▶ _What you need to do_:
Please find every line in the records below that contains the word "constraint", and copy it.

(Stored items)

========================

## config.mk

```make
export PLATFORM = sky130hd
export DESIGN_NAME = fetch_unit_flat
export DESIGN_NICKNAME = d
export VERILOG_FILES = /design/src/rtl/fetch_unit_if.sv /design/src/rtl/fetch_unit.sv /design/src/flat_wrapper.sv
export SDC_FILE = /design/constraint.sdc
export NUM_CORES = 1
export LEC_CHECK = 0
export CAP_MARGIN = 5
export CORE_AREA = 2 2 156 158
export DETAILED_ROUTE_END_ITERATION = 8
export DIE_AREA = 0 0 158 160
export PLACE_DENSITY = 0.9
export REMOVE_ABC_BUFFERS = 1
export SYNTH_ARGS = -nofsm -noshare
export SYNTH_HDL_FRONTEND = slang
export SYNTH_SLANG_ARGS = --single-unit
```

## constraint.sdc

```tcl
create_clock -name clk -period 4.1 [get_ports clk]
set_input_delay 0.615 -clock clk [delete_from_list [all_inputs] [get_ports clk]]
set_output_delay 0.615 -clock clk [all_outputs]
set_load 0.02 [all_outputs]
```

## src/rtl/fetch_unit_if.sv

```systemverilog
// Fetch front-end bus: instruction-memory port, redirect input and decode handshake.
// The master side is the fetch unit; the slave side is memory, branch unit and decode.
`timescale 1ns/1ps
interface fetch_unit_if #(
    parameter int XLEN = 32
);
    logic            imem_req;
    logic [XLEN-1:0] imem_addr;
    logic [31:0]     imem_rdata;

    logic            redirect_valid;
    logic [XLEN-1:0] redirect_pc;

    logic            out_valid;
    logic            out_ready;
    logic [31:0]     out_instr;
    logic [XLEN-1:0] out_pc;

    modport master (
        output imem_req, imem_addr,
        input  imem_rdata,
        input  redirect_valid, redirect_pc,
        output out_valid, out_instr, out_pc,
        input  out_ready
    );

    modport slave (
        input  imem_req, imem_addr,
        output imem_rdata,
        output redirect_valid, redirect_pc,
        input  out_valid, out_instr, out_pc,
        output out_ready
    );
endinterface

```

## src/rtl/fetch_unit.sv

```systemverilog
// Instruction-fetch front end: PC generation, one-deep request pipeline to a synchronous
// instruction memory, and a prefetch FIFO of {pc, instr} presented to decode.
`timescale 1ns/1ps
module fetch_unit #(
    parameter int              XLEN       = 32,
    parameter logic [XLEN-1:0] PC_RESET   = '0,
    parameter int              FIFO_DEPTH = 4
) (
    input  logic         clk,
    input  logic         reset,
    fetch_unit_if.master bus
);
    localparam int PTR_W = $clog2(FIFO_DEPTH);
    localparam int CNT_W = $clog2(FIFO_DEPTH + 1);
    localparam int OCC_W = CNT_W + 1;

    logic [XLEN-1:0]  pc_q;
    logic [XLEN-1:0]  inflight_pc_q;
    logic             inflight_q;
    logic             kill_q;

    logic [XLEN-1:0]  fifo_pc    [FIFO_DEPTH];
    logic [31:0]      fifo_instr [FIFO_DEPTH];
    logic [PTR_W-1:0] rd_ptr_q;
    logic [PTR_W-1:0] wr_ptr_q;
    logic [CNT_W-1:0] count_q;

    logic             pop;
    logic             push;
    logic             issue;
    logic [OCC_W-1:0] occupancy;

    assign bus.out_valid = (count_q != '0);
    assign pop           = bus.out_valid & bus.out_ready;
    assign push          = inflight_q & ~kill_q & ~bus.redirect_valid;

    // Credit check: a request is only issued if its response is guaranteed a FIFO slot.
    assign occupancy = OCC_W'(count_q) + OCC_W'(inflight_q) - OCC_W'(pop);
    assign issue     = ~reset & ~bus.redirect_valid & (occupancy < OCC_W'(FIFO_DEPTH));

    assign bus.imem_req  = issue;
    assign bus.imem_addr = pc_q;

    assign bus.out_instr = bus.out_valid ? fifo_instr[rd_ptr_q] : '0;
    assign bus.out_pc    = bus.out_valid ? fifo_pc[rd_ptr_q]    : '0;

    // NOTE: registers use <= so every flop samples pre-edge values regardless of statement order.
    always_ff @(posedge clk) begin
        if (reset) begin
            pc_q          <= PC_RESET;
            inflight_pc_q <= '0;
            inflight_q    <= 1'b0;
            kill_q        <= 1'b0;
            rd_ptr_q      <= '0;
            wr_ptr_q      <= '0;
            count_q       <= '0;
        end else begin
            kill_q     <= bus.redirect_valid & inflight_q;
            inflight_q <= issue;
            if (issue) begin
                pc_q          <= pc_q + XLEN'(4);
                inflight_pc_q <= pc_q;
            end
            // Redirect flushes everything; a pop in the same cycle has already been taken by decode.
            if (bus.redirect_valid) begin
                pc_q     <= bus.redirect_pc & ~XLEN'(3);
                rd_ptr_q <= '0;
                wr_ptr_q <= '0;
                count_q  <= '0;
            end else begin
                if (push) wr_ptr_q <= wr_ptr_q + PTR_W'(1);
                if (pop)  rd_ptr_q <= rd_ptr_q + PTR_W'(1);
                count_q <= count_q + CNT_W'(push) - CNT_W'(pop);
            end
        end
    end

    // NOTE: the storage array is deliberately not reset; out_valid gates the head so stale words never escape.
    always_ff @(posedge clk) begin
        if (push) begin
            fifo_pc[wr_ptr_q]    <= inflight_pc_q;
            fifo_instr[wr_ptr_q] <= bus.imem_rdata;
        end
    end
endmodule
```

## src/flat_wrapper.sv

```systemverilog
// flat-port wrapper written by rule: the top's interface ports become plain ports
module fetch_unit_flat 
#(
    parameter int              XLEN       = 32,
    parameter logic [XLEN-1:0] PC_RESET   = '0,
    parameter int              FIFO_DEPTH = 4
)
  (clk, reset, bus_imem_req, bus_imem_addr, bus_imem_rdata, bus_redirect_valid, bus_redirect_pc, bus_out_valid, bus_out_instr, bus_out_pc, bus_out_ready);
  fetch_unit_if #(.XLEN(XLEN)) bus_i ();
  input  logic clk;
  input  logic reset;
  output wire logic [$bits(bus_i.imem_req)-1:0] bus_imem_req;
  output wire logic [$bits(bus_i.imem_addr)-1:0] bus_imem_addr;
  input wire logic [$bits(bus_i.imem_rdata)-1:0] bus_imem_rdata;
  input wire logic [$bits(bus_i.redirect_valid)-1:0] bus_redirect_valid;
  input wire logic [$bits(bus_i.redirect_pc)-1:0] bus_redirect_pc;
  output wire logic [$bits(bus_i.out_valid)-1:0] bus_out_valid;
  output wire logic [$bits(bus_i.out_instr)-1:0] bus_out_instr;
  output wire logic [$bits(bus_i.out_pc)-1:0] bus_out_pc;
  input wire logic [$bits(bus_i.out_ready)-1:0] bus_out_ready;
  assign bus_imem_req = bus_i.imem_req;
  assign bus_imem_addr = bus_i.imem_addr;
  assign bus_i.imem_rdata = bus_imem_rdata;
  assign bus_i.redirect_valid = bus_redirect_valid;
  assign bus_i.redirect_pc = bus_redirect_pc;
  assign bus_out_valid = bus_i.out_valid;
  assign bus_out_instr = bus_i.out_instr;
  assign bus_out_pc = bus_i.out_pc;
  assign bus_i.out_ready = bus_out_ready;
  fetch_unit #(.XLEN(XLEN), .PC_RESET(PC_RESET), .FIFO_DEPTH(FIFO_DEPTH)) u_core (.clk(clk), .reset(reset), .bus(bus_i));
endmodule
```

==> results.cfg <==
[grt]
grt_pass1_wl_um = 41200
grt_use_total_pct = 21.2
antenna_found_initial = 0
overflow = 0
grt_max_degree = 66
grt_pass1_vias = 7460

[layout]
area_growth_pct = 23.3
final_cells = 1300
fin_nets = 1029
antenna_cells = 0
num-fill-cells = 1648
drive_gt1_share_pct = 14.8

[worst_setup_path]
worstPathMaxFanout = 5
crit_top_cell = clkdlybuf4s50_1
cpLargestDelayFamily = buffers and inverters
rrSetupSlack_ns = 1.02
r2r_cells = 11
cp.depth = 8
worstReg2RegEnd = u_core.bus.imem_addr[25]$_SDFFE_PP0P_
endpoint_kind = output port
critPathLaunchType = input pin
crit_start = bus_out_ready
critPathMaxStageDelay_ns = 0.63
worstPathRequired_ns = 3.48
critPathBufInv = 2
critPathSlowestCell = clkdlybuf4s50_1
crit_chain = clkdlybuf4s50_1 > nand2_1 > or2_2 > ha_1 > and2_1 > a2111o_1 > a21oi_4 > clkdlybuf4s50_1
worstSetupPathType = in -> out
worstPathArrival_ns = 3.25
rr_startpoint = u_core.count_q[1]$_SDFF_PN0_
crit_end = bus_imem_req

[pwr]
power_per_cell_area_nw_per_um2 = 438
netSwitchingFraction_pct = 21.9
leakagePower_uw = 0.00512
pwr-share-seq_pct = 52.3
p_clk_share_pct = 39.5
p_comb_share_pct = 8.2
power.switching_uw = 1520
p_int_uw = 5410
max-vdd-ir-drop_v = 0.000303

[clocking]
cts_tree = done
post-cts-setup-buffers = 0
numClockSinks = 319
root_buffer = clkbuf_16
clk_latency_ns = 0.54
numCtsBuffers = 31
path_clk_slew_ns = 0.06
cts_resized = 0
h-tree-depth = 1
cts_buffer_depth = 3
cts_hold_buf = 0

[floorplan]
core_um2 = 23800
io_pins = 166
die_x_um = 158
rows = 57
fp.dieH_um = 160
initial_core_util_pct = 53.8
die_area_um2 = 25300

[synthesis]
yosysUniqueCellTypes = 57
synth_area_leaders = edfxtp_1 (58%), dfxtp_1 (11%), mux4_2 (11%)
synth.cell_area_um2 = 12800
synth_most_common_cell = edfxtp_1
ys_seq_area_share_pct = 69.2
synth_seq_cells = 319
synth_top_area_cell = edfxtp_1
synth_edf_count = 248
ys.flop_type = edfxtp_1
syn-instance-count = 790
ys.warnings.count = 0
synthTopCellsByCount = edfxtp_1 (248), and2_1 (71), dfxtp_1 (71), mux4_2 (62), nor2_1 (61)
async_flop_share_pct = 0
synth_top_area_share_pct = 58.1
synth_area_per_cell_um2 = 16.2

[placement]
dp_cells = 1243
place_congestion = 0.815
hpwl_um = 16500
pre_cts_ws_ns = 0.247
port_buffers = 159

[hold_path]
hp-class = reg -> reg
hold_start = u_core.inflight_pc_q[27]$_SDFFE_PP0P_

[timing]
setup_viol = 0
fin_crit_ns = 3.86
slew_violations = 0
whs_ns = 0.508
layout_setup_ws_ns = 0.239
fin_worst_skew_ns = 0.0129
finalCritPeriodShare_pct = 94.2
fmax_ghz = 0.259
finalHoldViolCount = 0
tightest_slew_ns = 1.03
slew_headroom_pct = 31.6
rsz0062_at_grt = false

[drt]
wl_per_cell_um = 20.5
ant_nets = 0
viasPerCell = 5.68
drc = 0
drtPass1Iterations = 5
num_vias = 7384
wirelength_um = 26600
drt_iter0_drc = 496

[run_status]
run_status = completed

[run]
drv_cap = 0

========================

▶ _Result of this task_:
export SDC_FILE = /design/constraint.sdc
## constraint.sdc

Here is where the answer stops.